Hal Rosenstock halr at voltaire.com
Mon Oct 4 12:34:51 PDT 2004


On Mon, 2004-10-04 at 13:52, Sean Hefty wrote:
Hal Rosenstock <halr at voltaire.com> wrote:
> > 1. In the case that a client unregisters with the MAD layer, there is
> > code which cleans up the agent send list. However, it does not appear to
> > me that if the send completion occurs after the deregistration that this
> > completion is thrown away properly but rather a callback may be
> > performed. Did I miss something here ?
> 
> A reference on the MAD agent is taken whenever a work request is 
> posted to the QP.  An additional reference is taken on the MAD 
> agent if the MAD has a timeout, indicating that a response MAD is 
> expected.  When RMPP is added, a single send may result in multiple 
> references being taken on the MAD agent.
> 
> The reference per work request is not released until the work 
> request complete.  The reference for the response is not released 
> until the response has been received, the request times out, or is 
> canceled.
> 
> When a client deregisters, MADs waiting for responses are canceled.  This decrements their reference counts.  If the MAD had no other references, then it is done and may be completed.  If it still has references, this indicates that it has active work requests on the QP that must complete before the send MAD can complete.
> 
> This is why the deregistration code decrements the reference count, 
> then checks the reference count before flushing the request.

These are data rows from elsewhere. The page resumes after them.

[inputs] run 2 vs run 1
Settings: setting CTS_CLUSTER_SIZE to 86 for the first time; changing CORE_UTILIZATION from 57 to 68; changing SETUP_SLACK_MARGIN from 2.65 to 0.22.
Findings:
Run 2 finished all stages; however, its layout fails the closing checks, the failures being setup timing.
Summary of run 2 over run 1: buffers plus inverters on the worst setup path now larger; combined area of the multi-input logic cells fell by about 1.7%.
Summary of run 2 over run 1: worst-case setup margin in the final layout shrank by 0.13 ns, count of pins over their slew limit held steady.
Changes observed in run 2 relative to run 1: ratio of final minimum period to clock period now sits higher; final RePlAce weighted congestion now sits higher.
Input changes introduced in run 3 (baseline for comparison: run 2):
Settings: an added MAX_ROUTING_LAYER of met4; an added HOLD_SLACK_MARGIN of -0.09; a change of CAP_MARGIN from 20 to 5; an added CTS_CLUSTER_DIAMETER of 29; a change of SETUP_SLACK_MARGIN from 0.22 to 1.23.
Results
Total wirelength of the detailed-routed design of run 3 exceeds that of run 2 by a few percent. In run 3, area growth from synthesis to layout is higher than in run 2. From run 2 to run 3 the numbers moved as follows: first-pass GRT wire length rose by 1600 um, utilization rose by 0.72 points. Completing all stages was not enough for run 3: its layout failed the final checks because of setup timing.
==> try-cedar: inputs <==
// DSP
module DSP(A,B,C,D,CARRYIN,M,P,CARRYOUT,CARRYOUTF,CLK,OPMODE,
CEA,CEB,CEC,CED,CECARRYIN,CEM,CEP,CEOPMODE,
RSTA,RSTB,RSTC,RSTD,RSTCARRYIN,RSTM,RSTP,RSTOPMODE,
BCOUT,PCIN,PCOUT);
input[17:0] A, B, D;
input[47:0] C,PCIN;
input[7:0] OPMODE;
input CARRYIN,CLK,CEA,CEB,CEC,CECARRYIN,CED,CEM,CEP,CEOPMODE;
input RSTA,RSTB,RSTC,RSTD,RSTCARRYIN,RSTM,RSTP,RSTOPMODE;
output wire[35:0] M;
output wire[47:0] P,PCOUT;
output wire[17:0] BCOUT;
output CARRYOUT,CARRYOUTF;
parameter A0REG=0;	 
parameter A1REG=1; 
parameter B0REG=0;
parameter B1REG=1;
parameter CREG=1;
parameter DREG=1;
parameter MREG=1;
parameter PREG=1;
parameter CARRYINREG=1;
parameter CARRYOUTREG=1;
parameter OPMODEREG=1;
parameter CARRYINSEL="OPMODE5";  
parameter B_INPUT="DIRECT";  
parameter RSTTYPE="SYNC";   
wire[7:0] OPMODE_REG;
wire[17:0] D_REG;
reg[17:0] B0_IN;
wire[17:0] B0_REG;
reg[17:0] PRE_RESULT;
wire[17:0] B1_IN;
wire[17:0] B1_REG;
wire[17:0] A0_REG;
wire[17:0] A1_REG;
wire[35:0] Product_Result;
wire[35:0] M_REG;
reg[47:0] X_OUT;
reg[47:0] Z_OUT;
wire[48:0] Post_Result;
wire[47:0] C_REG;
reg Carry_IN;  
wire CIN; 
wire Carry_Out_In;
reg_mux #(.WIDTH(18), .PIPELINE(DREG), .RESET_TYPE(RSTTYPE)) DREG_INST(.in(D), .out(D_REG), .clk(CLK), .ce(CED), .rst(RSTD));
reg_mux #(.WIDTH(18), .PIPELINE(B0REG), .RESET_TYPE(RSTTYPE)) B0REG_INST(.in(B0_IN), .out(B0_REG), .clk(CLK), .ce(CEB), .rst(RSTB));
reg_mux #(.WIDTH(18), .PIPELINE(B1REG), .RESET_TYPE(RSTTYPE)) B1REG_INST(.in(B1_IN), .out(B1_REG), .clk(CLK), .ce(CEB), .rst(RSTB));
reg_mux #(.WIDTH(18), .PIPELINE(A0REG), .RESET_TYPE(RSTTYPE)) A0REG_INST(.in(A), .out(A0_REG), .clk(CLK), .ce(CEA), .rst(RSTA));
reg_mux #(.WIDTH(18), .PIPELINE(A1REG), .RESET_TYPE(RSTTYPE)) A1REG_INST(.in(A0_REG), .out(A1_REG), .clk(CLK), .ce(CEA), .rst(RSTA));
reg_mux #(.WIDTH(48), .PIPELINE(CREG), .RESET_TYPE(RSTTYPE)) CREG_INST(.in(C), .out(C_REG), .clk(CLK), .ce(CEC), .rst(RSTC));
reg_mux #(.WIDTH(36), .PIPELINE(MREG), .RESET_TYPE(RSTTYPE)) MREG_INST(.in(Product_Result), .out(M_REG), .clk(CLK), .ce(CEM), .rst(RSTM));
reg_mux #(.WIDTH(1), .PIPELINE(CARRYINREG), .RESET_TYPE(RSTTYPE)) CYIREG_INST(.in(Carry_IN), .out(CIN), .clk(CLK), .ce(CECARRYIN), .rst(RSTCARRYIN));
  ...
make LEC_CHECK=0 ABC_AREA=1 CAP_MARGIN=15 CORE_ASPECT_RATIO=0.98 CORE_MARGIN=2 CORE_UTILIZATION=65 CTS_CLUSTER_DIAMETER=70 CTS_CLUSTER_SIZE=75 GPL_ROUTABILITY_DRIVEN=0 HOLD_SLACK_MARGIN=-0.08 MAX_ROUTING_LAYER=met4 PLACE_DENSITY_LB_ADDON=0.01 SLEW_MARGIN=20 TNS_END_PERCENT=45 finish   # period 4.03 ns
run.sh (not shown) runs the stock make flow with config.mk's settings and CLKGATE_MAP_FILE=.
==> inputs of try-tundra, as changes to try-cedar <==
ABC_AREA = default   (was 1)
CAP_MARGIN = 20   (was 15)
CORE_ASPECT_RATIO = default   (was 0.98)
CORE_UTILIZATION = 63   (was 65)
CTS_CLUSTER_DIAMETER = 42   (was 70)
CTS_CLUSTER_SIZE = 61   (was 75)
GPL_ROUTABILITY_DRIVEN = default   (was 0)
HOLD_SLACK_MARGIN = default   (was -0.08)
PLACE_DENSITY = 0.6   (was default)
PLACE_DENSITY_LB_ADDON = default   (was 0.01)
TNS_END_PERCENT = default   (was 45)
==> flow/constraint.sdc (replaced) <==
create_clock -name core_clock -period 5.3 [get_ports {CLK}]
set_input_delay 1.0600 -clock core_clock [delete_from_list [all_inputs] [get_ports {CLK}]]
set_output_delay 1.0600 -clock core_clock [all_outputs]
set_load 0.01 [all_outputs]
==> inputs of try-umber, as changes to try-cedar <==
CAP_MARGIN = 20   (was 15)
CORE_ASPECT_RATIO = default   (was 0.98)
CORE_UTILIZATION = 68   (was 65)
CTS_CLUSTER_DIAMETER = default   (was 70)
CTS_CLUSTER_SIZE = 99   (was 75)
GPL_ROUTABILITY_DRIVEN = default   (was 0)
HOLD_SLACK_MARGIN = default   (was -0.08)
MAX_ROUTING_LAYER = default   (was met4)
PLACE_DENSITY = 0.6   (was default)
PLACE_DENSITY_LB_ADDON = default   (was 0.01)
TNS_END_PERCENT = 5   (was 45)
==> flow/constraint.sdc (replaced) <==
create_clock -name core_clock -period 3.15 [get_ports {CLK}]
set_input_delay 0.6300 -clock core_clock [delete_from_list [all_inputs] [get_ports {CLK}]]
set_output_delay 0.6300 -clock core_clock [all_outputs]
set_load 0.01 [all_outputs]
==> inputs of try-fjord, as changes to try-cedar <==
CAP_MARGIN = 20   (was 15)
CORE_ASPECT_RATIO = default   (was 0.98)
CORE_UTILIZATION = 68   (was 65)
CTS_CLUSTER_DIAMETER = default   (was 70)
CTS_CLUSTER_SIZE = default   (was 75)
GPL_ROUTABILITY_DRIVEN = default   (was 0)
HOLD_SLACK_MARGIN = default   (was -0.08)
MAX_ROUTING_LAYER = default   (was met4)
PLACE_DENSITY = 0.6   (was default)
PLACE_DENSITY_LB_ADDON = default   (was 0.01)
TNS_END_PERCENT = default   (was 45)
==> flow/constraint.sdc (replaced) <==
create_clock -name core_clock -period 8.01 [get_ports {CLK}]
set_input_delay 1.6020 -clock core_clock [delete_from_list [all_inputs] [get_ports {CLK}]]
set_output_delay 1.6020 -clock core_clock [all_outputs]
set_load 0.01 [all_outputs]
==> results <==
item                                                                                 try-cedar                        try-fjord                       try-tundra                  try-umber
Result of the run                                                     finished with violations                   finished clean         finished with violations  aborted with a tool error
Last stage reached                                                                           -                                -                                -   global routing (5_1_grt)
Layout check failures                                                             setup timing                                -                     setup timing                          -
Fin. max-slew vios                                                                           0                                0                                0                          -
Highest routed metal layer                                                                met4                             met5                             met4                          -
Fraction of the yosys area taken by sequential cells                                     12.7%                            12.7%                            14.2%                      12.7%
Crit path launch type                                                                 register                         register                         register                          -
Total power per unit cell area                                                     273 nW/um^2                      138 nW/um^2                      222 nW/um^2                          -
Setup WS pre-CTS                                                                      -1.36 ns                          1.69 ns                         -1.02 ns                   -2.45 ns
Postcts setup bufs                                                                          12                                0                               50                         39
Total routed wire length on the met1 layer                                            43900 um                         41200 um                         35900 um                          -
Combinational Power                                                                    6.30 mW                          2.59 mW                          4.33 mW                          -
Final standard cell area without fillers                                            38500 um^2                       34600 um^2                       34100 um^2                          -
Vias after detailed routing                                                              36402                            34322                            27679                          -
Clock group total power                                                                1.88 mW                         0.983 mW                          1.43 mW                          -
Number of nets with antenna violations after detailed routing                                0                                0                                0                          -
Most area-hungry cell class in the final design                multi-input combinational cells  multi-input combinational cells  multi-input combinational cells                          -
Post-detailed-route wirelength per cell                                                21.3 um                          21.3 um                          23.7 um                          -
Count of fill cells added during filler insertion                                         3136                             3379                             2886                          -
Area fraction in mux cells                                                                  0%                               0%                            8.40%                         0%
Power is estimated from default activity; no workload was simulated.
// calculator
module calculator (input CLOCK_50,
							input RESET,
							input KEYPRESSED,
							input [3:0] KEYCODE,
							input [3:0] KEY,
							output [0:6] HEX0, HEX1, HEX2, HEX3, HEX4, HEX5, HEX6, HEX7
							);
make LEC_CHECK=0 ABC_AREA=1 CAP_MARGIN=0 CORE_MARGIN=2 CORE_UTILIZATION=72 CTS_CLUSTER_DIAMETER=256 SETUP_SLACK_MARGIN=4.1 SLEW_MARGIN=20 finish   # period 33.8 ns
run.sh (not shown) runs the stock make flow with config.mk's settings and CLKGATE_MAP_FILE=.
Rerun with:
CAP_MARGIN = 20   (was 0)
CORE_UTILIZATION = 40   (was 72)
CTS_CLUSTER_DIAMETER = default   (was 256)
SETUP_SLACK_MARGIN = default   (was 4.1)
clock period = 50.0 ns   (was 33.8 ns; I/O delays follow)
Result: Worst setup slack gains 7.7 ns. Non-clock buffer count drops by 150. Sequential share of layout area climbs by 0.22 points. Die size climbs by about 80%. Final area drops by about 3%. Hold slack loses 0.0062 ns. Via count drops by about 8%. Cell count climbs by 5.6%.
Rerun with:
CELL_PAD_IN_SITES_DETAIL_PLACEMENT = 2   (was default)
CELL_PAD_IN_SITES_GLOBAL_PLACEMENT = 0   (was default)
CORE_ASPECT_RATIO = 1.03   (was default)
CORE_MARGIN = 7   (was 2)
CORE_UTILIZATION = 23   (was 40)
CTS_CLUSTER_SIZE = 81   (was default)
PLACE_DENSITY_LB_ADDON = 0.18   (was default)
SETUP_SLACK_MARGIN = 0.44   (was default)
SLEW_MARGIN = 25   (was 20)
TNS_END_PERCENT = 85   (was default)
Worst setup slack degrades by 1.7 ns.
Cell count is higher by 12%.
Hold slack improves by 0.0086 ns.

calculator again, from the RTL that the note above started with.
==> flow/config.mk <==
export PLATFORM = sky130hd
export DESIGN_NAME = calculator
export DESIGN_NICKNAME = calculator
export VERILOG_FILES = /design/flow/design.v
export SDC_FILE = /design/flow/constraint.sdc
export NUM_CORES = 4
export LEC_CHECK = 0
export ABC_AREA = 1
export CAP_MARGIN = 20
export CORE_MARGIN = 2
export CORE_UTILIZATION = 72
export CTS_CLUSTER_DIAMETER = 376
export CTS_CLUSTER_SIZE = 99
export PLACE_DENSITY = 0.38
export SETUP_SLACK_MARGIN = 5.0
export SLEW_MARGIN = 20
export TNS_END_PERCENT = 5
==> flow/constraint.sdc <==
create_clock -name core_clock -period 21.5 [get_ports {CLOCK_50}]
set_input_delay 4.3000 -clock core_clock [delete_from_list [all_inputs] [get_ports {CLOCK_50}]]
set_output_delay 4.3000 -clock core_clock [all_outputs]
set_load 0.01 [all_outputs]
The starting point never finished: it broke off in global routing.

I am pretty sure there is a window here as follows:
First, deregistration cancels the MAD removing it from the agent send
list.
ib_mad_complete_send_wr is invoked some time later and never checks for
the send WR still being on the agent send list. It just assumes it is.
It potentially makes a send callback.

> > 2. Another scenario for this is on WC errors which currently attempt to
> > restart the port. I am not sure all WC errors should do this. Perhaps
> > only IB_WC_FATAL_ERR and IB_WC_GENERAL_ERR. 
> 
> My thought is that work requests that result in a failure should be 
> completed in error from the port layer to the MAD agent.  The port 
> layer _could_ then restart operations with the next work request, 
> and the MAD agent would complete the send MAD to the user in error.

Aren't some errors fine grained and pertain only to the WR supplied
whereas other errors are coarser (like fatal and general) and might
apply to something larger (perhaps the port but maybe the QP) ? I wonder
whether there is any assistance in the Mellanox documentation as to
which errors should be treated how.

> 
> Of course, throwing RMPP into this complicates the matter, since 
> the work request immediately behind the one causing the failure 
> might be another request associated with the same RMPP MAD, which 
> may cause another failure...
> 
> It would help in this case for the port layer code 
> just return completions for all queued work requests to the MAD 
> agents, and let the MAD agent code deal with the issue.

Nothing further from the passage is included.